Prince faced 'every parent's nightmare'
LONDON, England (CNN) -- The heir to Britain's throne has won praise for the way he handled the revelation that his younger son smoked cannabis and drank while underage.
One leading addiction charity said on Sunday Prince Charles faced "every parent's nightmare" when 17-year-old Prince Harry confessed he had tried cannabis, which is punishable by up to five years in prison.
Charles reacted by sending his son to visit the Featherstone Lodge drug rehabilitation centre in southeast London to show him the dangers of drug abuse.
Bill Puddicombe, chief executive of Phoenix House UK, which runs the clinic, said Harry's visit lasted a couple of hours. "He was friendly and relaxed, and the residents received him warmly," he told CNN.
"The way we interpreted it was it was a piece of good, responsible parenting by Prince Charles," Puddicombe said, noting that Queen Elizabeth's eldest son was a patron of the Phoenix House, and attended the opening of the refurbished Featherstone Lodge in 1998.
Featherstone Lodge houses about 31 full-time residents who undergo intensive therapy for drug and alcohol addiction.
Puddicombe said he reported to Prince Charles in a conversation in November that the visit seemed to do Harry some good.
UK Prime Minister Tony Blair, whose eldest son was caught underage drinking, acknowledged it was a difficult situation, saying: "I know this myself."
Euan Blair, then 16, was found to be drunk and incapable in London's Leicester Square while celebrating the end of exams in July 2000.
"I think the way that Prince Charles and the Royal Family have handled it is absolutely right and they have done it in a very responsible and, as you would expect, in a very sensitive way for their child," Blair told the BBC.

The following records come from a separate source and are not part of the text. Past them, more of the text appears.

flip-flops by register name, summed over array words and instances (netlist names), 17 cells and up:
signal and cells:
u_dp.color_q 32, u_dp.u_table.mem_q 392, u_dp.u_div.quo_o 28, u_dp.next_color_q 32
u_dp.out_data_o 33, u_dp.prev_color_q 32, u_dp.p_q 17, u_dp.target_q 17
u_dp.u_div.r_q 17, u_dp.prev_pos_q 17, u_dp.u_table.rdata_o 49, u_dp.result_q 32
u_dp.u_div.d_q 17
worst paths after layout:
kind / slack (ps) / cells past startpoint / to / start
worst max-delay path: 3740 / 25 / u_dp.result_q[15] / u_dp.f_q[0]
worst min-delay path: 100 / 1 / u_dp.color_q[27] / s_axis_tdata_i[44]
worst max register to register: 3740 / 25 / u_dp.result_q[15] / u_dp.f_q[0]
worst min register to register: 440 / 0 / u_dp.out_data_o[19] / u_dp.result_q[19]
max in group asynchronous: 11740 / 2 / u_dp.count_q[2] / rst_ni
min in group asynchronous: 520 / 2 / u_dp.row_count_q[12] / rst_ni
==> src/design/two_class_priority_queue.sv <==
// Two-class priority queue: a chain of slot cells kept in order, preferred entries first.
// A command is accepted in idle; it executes once no held result word is stalled, which
// registers the result word. No new command is taken before that. Acceptance registers
// the key match in every cell, and execution shifts the chain.
// Reset empties the queue at once and sets the threshold to 60; no clearing pass is needed.
// Depends on tcpq_pkg and tcpq_cell.
module two_class_priority_queue #(
    parameter int CAPACITY = 16,
    parameter int KEY_BITS = 16
) (
    input  logic                       clk,
    input  logic                       rst_n,
    input  logic                       in_valid,
    output logic                       in_stall,
    input  tcpq_pkg::in_word_t         in_word,
    output logic                       out_valid,
    input  logic                       out_stall,
    output tcpq_pkg::out_word_t        out_word,
    input  logic                       cfg_valid,
    output logic                       cfg_ready,
    input  logic [tcpq_pkg::AGE_W-1:0] cfg_data
);

    localparam int IDX_W = $clog2(CAPACITY);
    localparam int CNT_W = $clog2(CAPACITY + 1);

    tcpq_pkg::state_t           state_reg, state_next;
    logic [tcpq_pkg::AGE_W-1:0] thr_reg, thr_next;
    logic [CNT_W-1:0]           cnt_reg, cnt_next;
    logic [CNT_W-1:0]           pref_reg, pref_next;
    tcpq_pkg::cmd_t             cmd_reg, cmd_next;
    logic [KEY_BITS-1:0]        key_reg, key_next;
    logic [tcpq_pkg::AGE_W-1:0] age_reg, age_next;
    logic                       out_valid_reg, out_valid_next;
    tcpq_pkg::out_word_t        out_word_reg, out_word_next;

    logic                       accept;
    logic                       exec_go;
    logic [KEY_BITS+tcpq_pkg::ID_W-1:0] in_key_wide;
    logic [KEY_BITS-1:0]        in_key;

    logic [KEY_BITS-1:0]        cell_key [CAPACITY];
    logic [tcpq_pkg::AGE_W-1:0] cell_age [CAPACITY];
    logic [CAPACITY-1:0]        used_vec;
    logic [CAPACITY-1:0]        match_vec;
    tcpq_pkg::cell_act_t        cell_act [CAPACITY];

    logic                       found;
    logic                       full;
    logic                       nonempty;
    logic                       is_pref;
    logic                       do_ins;
    logic                       do_rem;
    logic [IDX_W-1:0]           match_pos;
    logic [IDX_W-1:0]           ins_at;
    logic [IDX_W-1:0]           rem_pos;
    logic [tcpq_pkg::AGE_W-1:0] match_age;
    logic [KEY_BITS+tcpq_pkg::ID_W-1:0] served_wide;
    logic [CNT_W+tcpq_pkg::SIZE_W-1:0]  size_wide;

    assign accept    = in_valid && !in_stall;
    assign in_stall  = (state_reg != tcpq_pkg::S_IDLE);
    assign cfg_ready = 1'b1;
    assign exec_go   = (state_reg == tcpq_pkg::S_EXEC) && (!out_valid_reg || !out_stall);

    assign in_key_wide = {{KEY_BITS{1'b0}}, in_word.person_id};
    assign in_key      = in_key_wide[KEY_BITS-1:0];

    genvar gi;
    generate
        for (gi = 0; gi < CAPACITY; gi++)
        begin : g_cell
            localparam logic [IDX_W-1:0] CELL_IDX = IDX_W'(gi);
            logic [KEY_BITS-1:0]        p_key, n_key;
            logic [tcpq_pkg::AGE_W-1:0] p_age, n_age;
            logic                       p_used, n_used;

            if (gi == 0)
            begin : g_first
                assign p_key  = '0;
                assign p_age  = '0;
                assign p_used = 1'b0;
            end
            else
            begin : g_mid_prev
                assign p_key  = cell_key[gi-1];
                assign p_age  = cell_age[gi-1];
                assign p_used = used_vec[gi-1];
            end

            if (gi == CAPACITY - 1)
            begin : g_last
                assign n_key  = '0;
                assign n_age  = '0;
                assign n_used = 1'b0;
            end
            else
            begin : g_mid_next
                assign n_key  = cell_key[gi+1];
                assign n_age  = cell_age[gi+1];
                assign n_used = used_vec[gi+1];
            end

            always_comb
            begin
                cell_act[gi] = tcpq_pkg::CA_HOLD;
                if (exec_go && do_ins)
                begin
                    if (CELL_IDX == ins_at)
                        cell_act[gi] = tcpq_pkg::CA_LOAD;
                    else if (CELL_IDX > ins_at)
                        cell_act[gi] = tcpq_pkg::CA_PREV;
                end
                else if (exec_go && do_rem && (CELL_IDX >= rem_pos))
                begin
                    cell_act[gi] = tcpq_pkg::CA_NEXT;
                end
            end

            tcpq_cell #(
                .KEY_W (KEY_BITS)
            ) u_cell (
                .clk       (clk),
                .rst_n     (rst_n),
                .act       (cell_act[gi]),
                .cmp_en    (accept),
                .cmp_key   (in_key),
                .new_key   (key_reg),
                .new_age   (age_reg),
                .prev_key  (p_key),
                .prev_age  (p_age),
                .prev_used (p_used),
                .next_key  (n_key),
                .next_age  (n_age),
                .next_used (n_used),
                .key       (cell_key[gi]),
                .age       (cell_age[gi]),
                .used      (used_vec[gi]),
                .match     (match_vec[gi])
            );
        end
    endgenerate

    always_comb
    begin
        match_pos = '0;
        match_age = '0;
        for (int i = 0; i < CAPACITY; i++)
        begin
            if (match_vec[i])
            begin
                match_pos = match_pos | IDX_W'(i);
                match_age = match_age | cell_age[i];
            end
        end
    end

    assign found    = |match_vec;
    assign full     = (cnt_reg >= CNT_W'(CAPACITY));
    assign nonempty = (cnt_reg != '0);
    assign is_pref  = (age_reg >= thr_reg);
    assign ins_at   = is_pref ? pref_reg[IDX_W-1:0] : cnt_reg[IDX_W-1:0];
    assign rem_pos  = (cmd_reg == tcpq_pkg::CMD_SERVE) ? '0 : match_pos;
    assign do_ins   = (cmd_reg == tcpq_pkg::CMD_INSERT) && !found && !full;
    assign do_rem   = ((cmd_reg == tcpq_pkg::CMD_SERVE) && nonempty)
                   || ((cmd_reg == tcpq_pkg::CMD_WITHDRAW) && found);

    assign served_wide = {{tcpq_pkg::ID_W{1'b0}}, cell_key[0]};

    always_comb
    begin
        state_next     = state_reg;
        thr_next       = (cfg_valid && cfg_ready) ? cfg_data : thr_reg;
        cnt_next       = cnt_reg;
        pref_next      = pref_reg;
        cmd_next       = accept ? in_word.command : cmd_reg;
        key_next       = accept ? in_key : key_reg;
        age_next       = accept ? in_word.age : age_reg;
        out_valid_next = out_valid_reg && out_stall;
        out_word_next  = out_word_reg;

        case (state_reg)
            tcpq_pkg::S_IDLE:
            begin
                if (accept)
                    state_next = tcpq_pkg::S_EXEC;
            end
            tcpq_pkg::S_EXEC:
            begin
                if (exec_go)
                    state_next = tcpq_pkg::S_IDLE;
            end
            default:
            begin
                state_next = tcpq_pkg::S_IDLE;
            end
        endcase

        if (exec_go)
        begin
            if (do_ins)
            begin
                cnt_next = cnt_reg + CNT_W'(1);
                if (is_pref)
                    pref_next = pref_reg + CNT_W'(1);
            end
            else if (do_rem)
            begin
                cnt_next = cnt_reg - CNT_W'(1);
                if (CNT_W'(rem_pos) < pref_reg)
                    pref_next = pref_reg - CNT_W'(1);
            end
        end

        size_wide = {{tcpq_pkg::SIZE_W{1'b0}}, cnt_next};

        if (exec_go)
        begin
            out_valid_next            = 1'b1;
            out_word_next.ok          = 1'b0;
            out_word_next.served_id   = '0;
            out_word_next.age_out     = '0;
            out_word_next.full_reject = 1'b0;
            out_word_next.queue_size  = size_wide[tcpq_pkg::SIZE_W-1:0];
            case (cmd_reg)
                tcpq_pkg::CMD_INSERT:
                begin
                    out_word_next.ok          = do_ins;
                    out_word_next.full_reject = !found && full;
                end
                tcpq_pkg::CMD_SERVE:
                begin
                    out_word_next.ok = nonempty;
                    if (nonempty)
                        out_word_next.served_id = served_wide[tcpq_pkg::ID_W-1:0];
                end
                tcpq_pkg::CMD_WITHDRAW:
                begin
                    out_word_next.ok = found;
                end
                tcpq_pkg::CMD_QUERY:
                begin
                    out_word_next.ok = found;
                    if (found)
                        out_word_next.age_out = match_age;
                end
                default:
                begin
                    out_word_next.ok = 1'b0;
                end
            endcase
        end
    end

    always_ff @(posedge clk or negedge rst_n)
    begin
        if (!rst_n)
        begin
            state_reg     <= tcpq_pkg::S_IDLE;
            thr_reg       <= tcpq_pkg::THR_RESET;
            cnt_reg       <= '0;
            pref_reg      <= '0;
            out_valid_reg <= 1'b0;
        end
        else
        begin
            state_reg     <= state_next;
            thr_reg       <= thr_next;
            cnt_reg       <= cnt_next;
            pref_reg      <= pref_next;
            out_valid_reg <= out_valid_next;
        end
    end

    always_ff @(posedge clk)
    begin
        cmd_reg      <= cmd_next;
        key_reg      <= key_next;
        age_reg      <= age_next;
        out_word_reg <= out_word_next;
    end

    assign out_valid = out_valid_reg;
    assign out_word  = out_word_reg;

    // The preferred class never outgrows the whole queue.
    a_pref_le_cnt: assert property (@(posedge clk) disable iff (!rst_n)
        pref_reg <= cnt_reg)
        else $error("preferred count exceeds entry count");

    // Occupied cells always number exactly the entry count.
    a_used_count: assert property (@(posedge clk) disable iff (!rst_n)
        $countones(used_vec) == 32'(cnt_reg))
        else $error("occupied cells disagree with entry count");

    // Keys are unique, so at most one cell matches during execution.
    a_single_match: assert property (@(posedge clk) disable iff (!rst_n)
        (state_reg == tcpq_pkg::S_EXEC) |-> $onehot0(match_vec))
        else $error("more than one cell matches the key");

    // A result word appears only from an execution cycle.
    a_result_from_exec: assert property (@(posedge clk) disable iff (!rst_n)
        $rose(out_valid_reg) |-> $past(state_reg == tcpq_pkg::S_EXEC))
        else $error("result word without execution");

    // The entry count changes only after an execution step.
    a_count_step: assert property (@(posedge clk) disable iff (!rst_n)
        !$past(exec_go) |-> $stable(cnt_reg))
        else $error("entry count changed outside execution");

endmodule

It would be probably unrealistic for the story to be suppressed, Blair added.
Addaction, Britain's largest specialist drug and alcohol treatment agency, said Charles had set a good example by his sensitive handling of Harry's cannabis experimentation.
"I think it is every parent's nightmare that their child is going to get involved in drugs," Addaction's chief executive Peter Martin told the Press Association.

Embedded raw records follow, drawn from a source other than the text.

--- config.mk ---
export PLATFORM = sky130hd
export DESIGN_NAME = word_mix_hash_64
export DESIGN_NICKNAME = d
export VERILOG_FILES = /design/src/wmh_pkg.sv /design/src/word_mix_hash_64.sv /design/src/wmh_front.sv /design/src/wmh_queue.sv /design/src/wmh_back.sv
export SDC_FILE = /design/constraint.sdc
export NUM_CORES = 2
export LEC_CHECK = 0
export BUFFER_PORTS_ARGS = -buffer_cell sky130_fd_sc_hd__buf_2
export CAP_MARGIN = 15
export CORE_MARGIN = 4
export CORE_UTILIZATION = 40
export CTS_CLUSTER_DIAMETER = 30
export DETAILED_ROUTE_END_ITERATION = 16
export GPL_TIMING_DRIVEN = 0
export SLEW_MARGIN = 20
export SYNTH_ARGS = -nofsm -noshare
export SYNTH_HDL_FRONTEND = slang
export SYNTH_HIERARCHICAL = 1
export SYNTH_SLANG_ARGS = --single-unit
--- constraint.sdc ---
create_clock -name i_clk -period 8.5 [get_ports i_clk]
set_clock_uncertainty 0.1 [all_clocks]
set_input_delay 1.275 -clock i_clk [delete_from_list [all_inputs] [get_ports i_clk]]
set_output_delay 1.275 -clock i_clk [all_outputs]
set_load 0.05 [all_outputs]
$ cat src/rtl/u8dc_pkg.sv
// ----------------------------------------------------------------------------
// u8dc_pkg
// Shared types and constants for the UTF-8 decoder / classifier.
// ----------------------------------------------------------------------------
`default_nettype none

package u8dc_pkg;

  localparam int unsigned CODE_W  = 31;
  localparam int unsigned LEN_W   = 3;
  localparam int unsigned BYTE_W  = 8;
  localparam int unsigned CLASS_W = 4;

  typedef enum logic [CLASS_W-1:0] {
    SC_LATIN    = 4'd0,
    SC_GREEK    = 4'd1,
    SC_CYRILLIC = 4'd2,
    SC_ARMENIAN = 4'd3,
    SC_HEBREW   = 4'd4,
    SC_ARABIC   = 4'd5,
    SC_CJK      = 4'd6,
    SC_PUNCT    = 4'd7,
    SC_DIGIT    = 4'd8,
    SC_EMOJI    = 4'd9,
    SC_UNKNOWN  = 4'd10
  } script_t;

  // classifier result handed back to the top level
  typedef struct packed {
    script_t script;
    logic    full_width;
  } class_res_t;

endpackage

`default_nettype wire

$ cat src/rtl/u8dc_if.sv
// ----------------------------------------------------------------------------
// u8dc_if
// Valid/ready channel interfaces for the byte input and the result output.
// ----------------------------------------------------------------------------
`default_nettype none

interface u8dc_in_if;
  logic                          valid;
  logic                          ready;
  logic [u8dc_pkg::BYTE_W-1:0]   byte_in;

  modport source (output valid, output byte_in, input ready);
  modport sink   (input valid, input byte_in, output ready);
endinterface

interface u8dc_out_if;
  logic                          valid;
  logic                          ready;
  logic [u8dc_pkg::CODE_W-1:0]   code_point;
  logic [u8dc_pkg::CLASS_W-1:0]  script_class;
  logic                          full_width;
  logic [u8dc_pkg::LEN_W-1:0]    byte_length;

  modport source (output valid, output code_point, output script_class,
                  output full_width, output byte_length, input ready);
  modport sink   (input valid, input code_point, input script_class,
                  input full_width, input byte_length, output ready);
endinterface

`default_nettype wire

$ cat src/rtl/u8dc_classify.sv
// ----------------------------------------------------------------------------
// u8dc_classify
// Script class and full-width flag of a code point (pure range compares).
// ----------------------------------------------------------------------------
`default_nettype none

module u8dc_classify (
  input  logic [u8dc_pkg::CODE_W-1:0] code,
  output u8dc_pkg::class_res_t        res
);

  function automatic logic in_rng(input logic [u8dc_pkg::CODE_W-1:0] v,
                                  input logic [u8dc_pkg::CODE_W-1:0] lo,
                                  input logic [u8dc_pkg::CODE_W-1:0] hi);
    return (v >= lo) && (v <= hi);
  endfunction

  logic cjk, emoji, latin, punct, fw;

  always_comb begin
    cjk   = in_rng(code, 31'h1100, 31'h115F)  || in_rng(code, 31'h2E80, 31'h303E) ||
            in_rng(code, 31'h3041, 31'h33FF)  || in_rng(code, 31'h3400, 31'h4DBF) ||
            in_rng(code, 31'h4E00, 31'h9FFF)  || in_rng(code, 31'hF900, 31'hFAFF) ||
            in_rng(code, 31'hFE30, 31'hFE6F)  || in_rng(code, 31'h20000, 31'h3FFFD);
    emoji = in_rng(code, 31'h1F300, 31'h1F64F) || in_rng(code, 31'h1F900, 31'h1F9FF);
    latin = in_rng(code, 31'h41, 31'h5A) || in_rng(code, 31'h61, 31'h7A) ||
            in_rng(code, 31'h80, 31'h24F);
    punct = in_rng(code, 31'h20, 31'h2F)     || in_rng(code, 31'h3A, 31'h40) ||
            in_rng(code, 31'h5B, 31'h60)     || in_rng(code, 31'h7B, 31'h7E) ||
            in_rng(code, 31'h2000, 31'h206F) || in_rng(code, 31'h3000, 31'h303F);
    fw    = cjk || emoji ||
            in_rng(code, 31'hA000, 31'hA4CF) || in_rng(code, 31'hAC00, 31'hD7A3) ||
            in_rng(code, 31'hFF00, 31'hFF60) || in_rng(code, 31'hFFE0, 31'hFFE6);

    res.full_width = fw;
    // first match wins
    if (latin)                                  res.script = u8dc_pkg::SC_LATIN;
    else if (in_rng(code, 31'h370, 31'h3FF))    res.script = u8dc_pkg::SC_GREEK;
    else if (in_rng(code, 31'h400, 31'h52F))    res.script = u8dc_pkg::SC_CYRILLIC;
    else if (in_rng(code, 31'h530, 31'h58F))    res.script = u8dc_pkg::SC_ARMENIAN;
    else if (in_rng(code, 31'h590, 31'h5FF))    res.script = u8dc_pkg::SC_HEBREW;
    else if (in_rng(code, 31'h600, 31'h6FF))    res.script = u8dc_pkg::SC_ARABIC;
    else if (cjk)                               res.script = u8dc_pkg::SC_CJK;
    else if (punct)                             res.script = u8dc_pkg::SC_PUNCT;
    else if (in_rng(code, 31'h30, 31'h39))      res.script = u8dc_pkg::SC_DIGIT;
    else if (emoji)                             res.script = u8dc_pkg::SC_EMOJI;
    else                                        res.script = u8dc_pkg::SC_UNKNOWN;
  end

endmodule

`default_nettype wire

$ cat src/rtl/utf8_decode_classify.sv
// ----------------------------------------------------------------------------
// utf8_decode_classify
// UTF-8 byte stream decoder with script classification.
// ----------------------------------------------------------------------------
// Usage:
//   in_ch  : one raw byte per word (valid/ready).
//   out_ch : one word per completed character: code point, script class,
//            full-width flag and byte length (1 to 6).
//   A byte with no character open is a lead byte; 1-byte characters (and
//   stray continuation bytes) complete at once. Bytes after a lead are
//   taken as continuations unchecked, low six bits shifted in.
// Throughput: one byte per clock, sustained while out_ch is not stalled (see Stall).
// Path: a finished character's word reaches out_ch through the decode
//   register, then is classified into the output register.
// Reset: rst_n low clears the decode state and both pipeline stages; the
//   next byte after reset is read as a lead byte.
// Stall: when out_ch.ready is low the output word holds; the decode stage
//   keeps taking bytes until a second finished character waits behind it,
//   then in_ch.ready drops.
// ----------------------------------------------------------------------------
`default_nettype none

module utf8_decode_classify (
  input  logic              clk,
  input  logic              rst_n,
  u8dc_in_if.sink           in_ch,
  u8dc_out_if.source        out_ch
);

  localparam int unsigned CW = u8dc_pkg::CODE_W;
  localparam int unsigned LW = u8dc_pkg::LEN_W;

  // decode state
  logic [CW-1:0] partial_r, partial_nxt;
  logic [LW-1:0] remain_r, remain_nxt;
  logic [LW-1:0] clen_r, clen_nxt;

  // decode result stage
  logic          s1_valid_r;
  logic [CW-1:0] s1_code_r;
  logic [LW-1:0] s1_len_r;

  // output stage
  logic          out_valid_r;
  logic [CW-1:0] out_code_r;
  logic [u8dc_pkg::CLASS_W-1:0] out_class_r;
  logic          out_fw_r;
  logic [LW-1:0] out_len_r;

  logic          in_acc, out_free, s1_move, done;
  logic [CW-1:0] done_code;
  logic [LW-1:0] done_len;
  logic [7:0]    b;
  u8dc_pkg::class_res_t cls;

  assign b        = in_ch.byte_in;
  assign out_free = !out_valid_r || out_ch.ready;
  assign s1_move  = s1_valid_r && out_free;
  assign in_ch.ready = !s1_valid_r || out_free;
  assign in_acc   = in_ch.valid && in_ch.ready;

  always_comb begin
    partial_nxt = partial_r;
    remain_nxt  = remain_r;
    clen_nxt    = clen_r;
    done        = 1'b0;
    done_code   = {{(CW-8){1'b0}}, b};
    done_len    = 3'd1;
    if (remain_r != '0) begin
      partial_nxt = {partial_r[CW-7:0], b[5:0]};
      remain_nxt  = remain_r - 3'd1;
      done        = (remain_r == 3'd1);
      done_code   = partial_nxt;
      done_len    = clen_r;
    end else begin
      unique case (b) inside
        8'b0???????, 8'b10??????: begin
          done = 1'b1;
        end
        8'b110?????: begin
          partial_nxt = {{(CW-5){1'b0}}, b[4:0]};
          remain_nxt  = 3'd1;
          clen_nxt    = 3'd2;
        end
        8'b1110????: begin
          partial_nxt = {{(CW-4){1'b0}}, b[3:0]};
          remain_nxt  = 3'd2;
          clen_nxt    = 3'd3;
        end
        8'b11110???: begin
          partial_nxt = {{(CW-3){1'b0}}, b[2:0]};
          remain_nxt  = 3'd3;
          clen_nxt    = 3'd4;
        end
        8'b111110??: begin
          partial_nxt = {{(CW-2){1'b0}}, b[1:0]};
          remain_nxt  = 3'd4;
          clen_nxt    = 3'd5;
        end
        default: begin
          // 0xFC-0xFF: six-byte form
          partial_nxt = {{(CW-1){1'b0}}, b[0]};
          remain_nxt  = 3'd5;
          clen_nxt    = 3'd6;
        end
      endcase
    end
  end

  always_ff @(posedge clk) begin
    if (!rst_n) begin
      partial_r <= '0;
      remain_r  <= '0;
      clen_r    <= '0;
    end else if (in_acc) begin
      partial_r <= partial_nxt;
      remain_r  <= remain_nxt;
      clen_r    <= clen_nxt;
    end
  end

  always_ff @(posedge clk) begin
    if (!rst_n) begin
      s1_valid_r <= 1'b0;
    end else if (in_acc && done) begin
      s1_valid_r <= 1'b1;
    end else if (s1_move) begin
      s1_valid_r <= 1'b0;
    end
  end

  always_ff @(posedge clk) begin
    if (in_acc && done) begin
      s1_code_r <= done_code;
      s1_len_r  <= done_len;
    end
  end

  u8dc_classify u_classify (
    .code (s1_code_r),
    .res  (cls)
  );

  always_ff @(posedge clk) begin
    if (!rst_n) begin
      out_valid_r <= 1'b0;
    end else if (s1_move) begin
      out_valid_r <= 1'b1;
    end else if (out_ch.ready) begin
      out_valid_r <= 1'b0;
    end
  end

  always_ff @(posedge clk) begin
    if (s1_move) begin
      out_code_r  <= s1_code_r;
      out_class_r <= cls.script;
      out_fw_r    <= cls.full_width;
      out_len_r   <= s1_len_r;
    end
  end

  assign out_ch.valid        = out_valid_r;
  assign out_ch.code_point   = out_code_r;
  assign out_ch.script_class = out_class_r;
  assign out_ch.full_width   = out_fw_r;
  assign out_ch.byte_length  = out_len_r;

  // at most five continuations are ever outstanding
  a_remain_max: assert property (@(posedge clk) disable iff (!rst_n)
    remain_r <= 3'd5)
    else $error("continuation count out of range");

  // an open character always has a length above its remaining count
  a_open_len: assert property (@(posedge clk) disable iff (!rst_n)
    (remain_r != 3'd0) |-> (clen_r >= 3'd2 && clen_r <= 3'd6 && remain_r < clen_r))
    else $error("open character length inconsistent");

  // last continuation accepted -> decoded word waits in stage 1
  a_last_cont: assert property (@(posedge clk) disable iff (!rst_n)
    (in_acc && remain_r == 3'd1) |=> s1_valid_r)
    else $error("completed character lost");

  // stage 1 holds a word whenever it could not move on
  a_s1_hold: assert property (@(posedge clk) disable iff (!rst_n)
    (s1_valid_r && !out_free) |=> (s1_valid_r && $stable(s1_code_r)))
    else $error("stage 1 word dropped under stall");

endmodule

`default_nettype wire
$ cat src/flat_wrapper.sv
// flat-port wrapper written by rule: the top's interface ports become plain ports
module utf8_decode_classify_flat 
  (clk, rst_n, in_ch_valid, in_ch_byte_in, in_ch_ready, out_ch_valid, out_ch_code_point, out_ch_script_class, out_ch_full_width, out_ch_byte_length, out_ch_ready);
  u8dc_in_if in_ch_i ();
  u8dc_out_if out_ch_i ();
  input  logic clk;
  input  logic rst_n;
  input wire logic [$bits(in_ch_i.valid)-1:0] in_ch_valid;
  input wire logic [$bits(in_ch_i.byte_in)-1:0] in_ch_byte_in;
  output wire logic [$bits(in_ch_i.ready)-1:0] in_ch_ready;
  output wire logic [$bits(out_ch_i.valid)-1:0] out_ch_valid;
  output wire logic [$bits(out_ch_i.code_point)-1:0] out_ch_code_point;
  output wire logic [$bits(out_ch_i.script_class)-1:0] out_ch_script_class;
  output wire logic [$bits(out_ch_i.full_width)-1:0] out_ch_full_width;
  output wire logic [$bits(out_ch_i.byte_length)-1:0] out_ch_byte_length;
  input wire logic [$bits(out_ch_i.ready)-1:0] out_ch_ready;
  assign in_ch_i.valid = in_ch_valid;
  assign in_ch_i.byte_in = in_ch_byte_in;
  assign in_ch_ready = in_ch_i.ready;
  assign out_ch_valid = out_ch_i.valid;
  assign out_ch_code_point = out_ch_i.code_point;
  assign out_ch_script_class = out_ch_i.script_class;
  assign out_ch_full_width = out_ch_i.full_width;
  assign out_ch_byte_length = out_ch_i.byte_length;
  assign out_ch_i.ready = out_ch_ready;
  utf8_decode_classify u_core (.clk(clk), .rst_n(rst_n), .in_ch(in_ch_i), .out_ch(out_ch_i));
endmodule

"It seems from what we know of the story that the Prince of Wales has acted with deep sensitivity and very quickly, which is exactly what is needed.
"He also introduced Prince Harry to people who his son could listen to. There is nothing like talking to somebody who has been through it.
"He has handled it very well indeed."
The incident would show that drugs can affect anyone and are not just a problem for the lower echelons of society, Martin added.
"Because this involves members of the royal family, this is going to send out a message to parents everywhere that drugs are not simply a matter for the homeless, or people who are disaffected, or come from a deprived family.
"Drugs and addiction to drugs cut across all class barriers."